The utility model provides a probe module, it includes: a probe assembly and a base assembly; the probe assembly comprises a limiting sliding block and a plurality of probes, the probes are arranged on the base assembly, one ends of the probes, far away from the ends connected with the base assembly, are head ends, and the head ends are free ends; the probe assembly is provided with a reference axis, a plurality of probes are arranged in parallel along the reference axis, and the spacing between the adjacent probes is gradually reduced along the direction towards the head end; the limiting sliding block is provided with a plurality of limiting holes, and the limiting sliding block is movably sleeved on the probes through the limiting holes, wherein each limiting hole corresponds to one probe; when the limiting sliding block moves along the reference axis, the distance between the head ends of the adjacent probes is driven to change. Due to the configuration, the probe assembly can meet the test requirements of devices with different pad pitches, a plurality of probe assemblies do not need to be purchased, and the production cost is reduced.

Description

Probe module

Technical Field

The utility model belongs to the technical field of the semiconductor equipment and specifically relates to a probe module.

Background

The probe assembly is an important test tool for wafer-level reliability test, and has the functions of realizing the transmission of electric signals between a test instrument and a wafer device to be tested, and completing the measurement of relevant electric parameters by contacting the probe with a metal welding pad of the device to be tested on the wafer and matching with the test instrument and test software. Therefore, the pitch between adjacent probes needs to match the pitch of the metal pads in the wafer dut.
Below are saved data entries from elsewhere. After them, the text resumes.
[src/rtl/clock_pkg.sv]
// Shared types and field widths for the digital clock timekeeping path.
//   mode_e  : RUN / SET_HOUR / SET_MIN state encoding (2'b11 is unused/illegal)
//   *_MOD   : field moduli for seconds and minutes
//   *_W     : binary field widths driven to the display encoder
package clock_pkg;
    typedef enum logic [1:0] {
        MODE_RUN      = 2'd0,
        MODE_SET_HOUR = 2'd1,
        MODE_SET_MIN  = 2'd2
    } mode_e;

    localparam int SEC_MOD = 60;
    localparam int MIN_MOD = 60;
    localparam int HOUR_W  = 5;
    localparam int MIN_W   = 6;
    localparam int SEC_W   = 6;
endpackage

[src/rtl/time_set_controller_mod_counter.sv]
// Modulo-MOD up counter used for each time field.
//   clk, rst_i : clock, async active-high reset (value -> 0)
//   inc_i      : advance by one, wrapping MOD-1 -> 0
//   clr_i      : synchronous clear, has priority over inc_i
//   val_o      : registered count, 0..MOD-1
//   carry_o    : combinational, high when an increment wraps the field
module mod_counter #(
    parameter int MOD = 60,
    parameter int W   = 6
) (
    input  logic         clk,
    input  logic         rst_i,
    input  logic         inc_i,
    input  logic         clr_i,
    output logic [W-1:0] val_o,
    output logic         carry_o
);
    logic at_max;

    assign at_max  = (val_o == W'(MOD - 1));
    assign carry_o = inc_i & at_max;

    always_ff @(posedge clk or posedge rst_i) begin
        if (rst_i)      val_o <= '0;
        else if (clr_i) val_o <= '0;
        else if (inc_i) val_o <= at_max ? '0 : val_o + 1'b1;
    end
endmodule

[src/rtl/time_set_controller.sv]
// Time-of-day keeper and RUN / SET_HOUR / SET_MIN sequencer.
//   clk, rst_i            : 100 MHz clock, async active-high reset
//   tick_1hz_i            : one-cycle pulse per second
//   blink_i               : 500 ms blink level
//   btn_mode_i, btn_inc_i : debounced one-cycle button pulses
//   hours_o/minutes_o/seconds_o : binary time fields (registered)
//   mode_o                : current mode_e state
//   blank_hours_o/blank_minutes_o : registered blink-driven blanking of the field being set
module time_set_controller
    import clock_pkg::*;
#(
    parameter int TIMEOUT_S = 30,
    parameter int HOURS_MOD = 24
) (
    input  logic              clk,
    input  logic              rst_i,
    input  logic              tick_1hz_i,
    input  logic              blink_i,
    input  logic              btn_mode_i,
    input  logic              btn_inc_i,
    output logic [HOUR_W-1:0] hours_o,
    output logic [MIN_W-1:0]  minutes_o,
    output logic [SEC_W-1:0]  seconds_o,
    output logic [1:0]        mode_o,
    output logic              blank_hours_o,
    output logic              blank_minutes_o
);
    localparam int TW = $clog2(TIMEOUT_S + 1);

    mode_e         mode, mode_n;
    logic [TW-1:0] tcnt;
    logic          tcnt_inc;
    logic          run_count, sec_clr, set_hr_inc, set_min_inc;
    logic          sec_inc, min_inc, hr_inc;
    logic          sec_carry, min_carry, hr_carry_unused;
    logic          any_btn;

    assign any_btn = btn_mode_i | btn_inc_i;

    // Next-state and field control. The carry chain is kept out of this block
    // (plain assigns below) so the counters' combinational carries don't loop
    // back through a single process.
    always_comb begin
        mode_n      = mode;
        run_count   = 1'b0;
        sec_clr     = 1'b0;
        set_hr_inc  = 1'b0;
        set_min_inc = 1'b0;
        tcnt_inc    = 1'b0;
        case (mode)
            MODE_RUN: begin
                if (btn_mode_i) begin
                    mode_n  = MODE_SET_HOUR;
                    sec_clr = 1'b1;       // a coincident tick is dropped
                end else begin
                    run_count = 1'b1;
                end
            end
            MODE_SET_HOUR: begin
                if (btn_mode_i)     mode_n     = MODE_SET_MIN;
                else if (btn_inc_i) set_hr_inc = 1'b1;
            end
            MODE_SET_MIN: begin
                if (btn_mode_i)     mode_n      = MODE_RUN;
                else if (btn_inc_i) set_min_inc = 1'b1;
            end
            default: mode_n = MODE_RUN;
        endcase

        // Inactivity timeout: only a tick with no button advances it, so a
        // button in the same cycle always wins.
        if ((mode == MODE_SET_HOUR || mode == MODE_SET_MIN) && !any_btn && tick_1hz_i) begin
            if (int'(tcnt) + 1 >= TIMEOUT_S) mode_n   = MODE_RUN;
            else                             tcnt_inc = 1'b1;
        end
    end

    assign sec_inc = run_count & tick_1hz_i;
    assign min_inc = set_min_inc | (run_count & sec_carry);
    assign hr_inc  = set_hr_inc  | (run_count & min_carry);

    mod_counter #(.MOD(SEC_MOD), .W(SEC_W)) u_sec (
        .clk(clk), .rst_i(rst_i), .inc_i(sec_inc), .clr_i(sec_clr),
        .val_o(seconds_o), .carry_o(sec_carry)
    );
    mod_counter #(.MOD(MIN_MOD), .W(MIN_W)) u_min (
        .clk(clk), .rst_i(rst_i), .inc_i(min_inc), .clr_i(1'b0),
        .val_o(minutes_o), .carry_o(min_carry)
    );
    mod_counter #(.MOD(HOURS_MOD), .W(HOUR_W)) u_hr (
        .clk(clk), .rst_i(rst_i), .inc_i(hr_inc), .clr_i(1'b0),
        .val_o(hours_o), .carry_o(hr_carry_unused)
    );

    // State, timeout counter and blank flags. Blanks key off the next state so
    // they never lag the mode output and are guaranteed 0 once back in RUN.
    always_ff @(posedge clk or posedge rst_i) begin
        if (rst_i) begin
            mode            <= MODE_RUN;
            tcnt            <= '0;
            blank_hours_o   <= 1'b0;
            blank_minutes_o <= 1'b0;
        end else begin
            mode <= mode_n;
            if (mode_n != mode || any_btn) tcnt <= '0;
            else if (tcnt_inc)             tcnt <= tcnt + 1'b1;
            blank_hours_o   <= (mode_n == MODE_SET_HOUR) & blink_i;
            blank_minutes_o <= (mode_n == MODE_SET_MIN)  & blink_i;
        end
    end

    assign mode_o = mode;
endmodule

[config.mk]
export PLATFORM = sky130hd
export DESIGN_NAME = time_set_controller
export DESIGN_NICKNAME = d
export VERILOG_FILES = /design/src/rtl/clock_pkg.sv /design/src/rtl/time_set_controller_mod_counter.sv /design/src/rtl/time_set_controller.sv
export SDC_FILE = /design/constraint.sdc
export NUM_CORES = 1
export LEC_CHECK = 0
export CAP_MARGIN = 20
export CORE_UTILIZATION = 35
export CTS_CLUSTER_DIAMETER = 150
export DETAILED_ROUTE_END_ITERATION = 10
export PLACE_DENSITY_LB_ADDON = 0.08
export SYNTH_ARGS = -nofsm -noshare
export SYNTH_HDL_FRONTEND = slang
export SYNTH_SLANG_ARGS = --single-unit
[constraint.sdc]
create_clock -name clk -period 2.7 [get_ports clk]
set_clock_uncertainty 0.15 [all_clocks]
set_input_delay 0.675 -clock clk [delete_from_list [all_inputs] [get_ports clk]]
set_output_delay 0.675 -clock clk [all_outputs]
set_load 0.02 [all_outputs]
==> results.md <==
* Status: complete, no violations
* Final worst slack at 0.2512 ns
* TritonCTS clock tree: built
* Area Growth Syn to Fin at 23.62%
* DR iter-0 viols at 83
* Synth Net Count at 194
* Post-CTS Setup Inserts at 0
* Post-CTS sizing at 0
* FMAX at 0.4084 GHz
* Placeable core area at 4504 sq um
* Crit path DAT at 2.48 ns
* Largest net degree at the start of global routing at 27
* Least-Margin Pin Slew at 0.4664 ns
* Worst-Skew Late Latency at 0.27 ns
* Total congestion overflow at 0
* Final Power at 1.508 mW
* GRT Util Overall at 15.80%
* # IOs at 27
* Gate Count Post-Synth at 179
* Max-slew headroom at 68.50%
* Row cnt at 24
* IO Port Bufs at 26
* Ys Warns at 0
* CP max FO at 6
* Clk buf depth at 2
* Most used DFF post-synth: dfrtp_1
* Fillers at 425
* Initial antenna violation count at 0
* Clk sinks at 26
* Number of global-route vias before repair at 1401
* WL final at 3.789 mm
* Antenna viol nets, final at 0
* RSZ-0062 raised after global routing: no
* Num CTS Buffers at 3
* Clock transition at the registers of the reported paths at 0.09 ns
* Via-to-Cell Ratio at 5.460
* Final hold vios at 0
* Ys async rst share at 100.0%
* DP Worst Slack at -0.02590 ns
* Proportion of layout cells with a drive suffix above 1 at 11.85%
* DR pass1 iterations at 4
* Root buf cell: clkbuf_8
* #FFs+latches synth at 26
* CP startpoint kind: input port
* Remaining DRCs at 0
* Htree depth at 1
* Fin area at 2102 sq um
* Most frequent cells in the layout: 26 x dfrtp_1, 26 x clkdlybuf4s50_1, 18 x nor2_1, 13 x o21ai_0, 11 x inv_1
* First-pass GRT wire length at 6.451 mm
* Worst setup EP type: flop
* Cell Area, Placed at 2047 sq um
* Sequential Area at 650.6 sq um
* CP required at 2.73 ns
* Die X-Extent at 71.70 um
* Cells after DPL at 259
* N_diodes at 0
* Placer Congestion at 0.8306
* Tightest Hold Check Type: reg -> reg
* Initial Util at 37.75%
* Final #Nets at 227
* Seq/Total Area, Yosys at 38.26%
* Footprint of the multi-input gates at 962.2 sq um
* Worst vdd ir at 0.2756 mV
* Die Ht at 71.70 um
* Max Cap Viol at 0
* Minimum clock period at 2.449 ns
* Max-slew violations at 0
* Pwr/cell area at 717.4 nW/um^2
* CP Class: in -> reg
* Number of synthesized flops with an enable pin at 0
* Period utilization at 90.69%
* Detailed placement HPWL at 2.881 mm
* Final setup fails at 0
* Leak at 0.8602 nW
* Full die area at 5141 sq um
* Hold buffers post-CTS at 0
* Cell Count, Final, Fillers Out at 263
* Mapped Avg Cell Area at 9.499 sq um
* Netlist cell types at 54
* Avg WL per Cell at 14.41 um
* Cell Area, Synth at 1700 sq um
* Vias at 1436
==> per-layer routing <==
layer  up-vias  routed length [um]  track usage, %
met4         0                  13           3.486
met3         2                  94           2.250
met2        21                1828           27.57
met1       689                1852           20.76
met5         -                   0               0
li1        724                   -               -
==> critical path, cell delays in order <==
cell	delay [ns]
clkdlybuf4s50_1	0.52
buf_4	0.20
a211oi_1	0.22
o41ai_1	0.16
a221oi_2	0.21
nand4_2	0.20
a311oi_1	0.29
==> flip-flops by register name, indices dropped and copies added (netlist names) <==
name and flops:
mode_o 2, u_hr.val_o 5, u_min.val_o 6, blank_hours_o 1
blank_minutes_o 1, u_sec.val_o 6, tcnt 5
==> path summary, 6_finish.rpt <==
path | startpoint | endpoint | slack, ns | cells past startpoint
hold reg to reg | u_min.val_o[4] | u_min.val_o[4] | 0.36 | 1
hold / removal | u_min.val_o[4] | u_min.val_o[4] | 0.36 | 1
max in group asynchronous | rst_i | blank_minutes_o | 1.53 | 3
setup / recovery | btn_mode_i | tcnt[3] | 0.25 | 7
setup reg to reg | mode_o[1] | tcnt[3] | 0.32 | 7
min in group asynchronous | rst_i | u_sec.val_o[5] | 0.61 | 3
==> kinds of logic after synthesis <==
logic type	count (synthesis)	share of synthesized area, %
DFF	26	38.26
AOI/OAI and AO/OA	50	20.53
and+or+nand+nor	68	24.87
buffers and inverters	18	5.151
xor gates and xnor gates	5	2.576
muxes	3	1.987
adders and majority gates	9	6.623
==> cell type report <==
cell class,instances,area share [%]
inverter,11,1.964
clock buffer,4,2.619
tap,52,3.095
multi-input combinational,135,45.77
sequential,26,30.95
timing repair buffer,35,15.60
==> synthesized netlist by cell type, drive strengths merged (2+ instances only) <==
cell | instances | area, sq um
o41ai | 4 | 35.03
nand3 | 7 | 40.04
o21ai | 13 | 65.06
o31ai | 4 | 30.03
a21oi | 6 | 30.03
xor2 | 2 | 17.52
nand2 | 9 | 33.78
nor3 | 3 | 20.02
a21o | 3 | 22.52
a31oi | 3 | 18.77
mux2 | 3 | 33.78
nand4 | 3 | 25.02
clkbuf | 3 | 11.26
and3 | 5 | 31.28
nand3b | 3 | 22.52
dfrtp | 26 | 650.6
nor4b | 2 | 32.53
and2 | 2 | 12.51
nand2b | 4 | 25.02
xnor2 | 3 | 26.28
ha | 9 | 112.6
nor2b | 3 | 26.27
a211oi | 4 | 30.03
nor2 | 18 | 67.56
o221ai | 2 | 17.52
inv | 11 | 41.29
buf | 4 | 35.03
The probe spacing of the existing probe assembly is fixedly set, and needs to be customized with the relevant probe assembly manufacturer, and the corresponding probe assembly needs to be replaced for the device to be tested with different metal pad spacing. In addition, the existing wafer level test products have various types, and different device structures can have different metal pad pitches, so that corresponding probe assemblies are respectively arranged to meet the test requirements, and the production cost is increased.

SUMMERY OF THE UTILITY MODEL

An object of the utility model is to provide a probe module to the probe interval that solves current probe subassembly is fixed setting, needs the problem of the test demand of multiple probe subassembly in order to satisfy the device under test of different weld pad intervals.

In order to achieve the above object, the present invention provides a probe module, including: a probe assembly and a base assembly;

the probe assembly comprises a limiting sliding block and a plurality of probes, the probes are arranged on the base assembly, one ends of the probes, far away from the ends connected with the base assembly, are head ends, and the head ends are free ends;

the probe assembly is provided with a reference axis, a plurality of probes are arranged in parallel along the reference axis, and the spacing between the adjacent probes is gradually reduced along the direction towards the head end;

the limiting sliding block is provided with a plurality of limiting holes, and the limiting sliding block is movably sleeved on the probes through the limiting holes, wherein each limiting hole corresponds to one probe; when the limiting sliding block moves along the reference axis, the distance between the head ends of the adjacent probes is driven to change.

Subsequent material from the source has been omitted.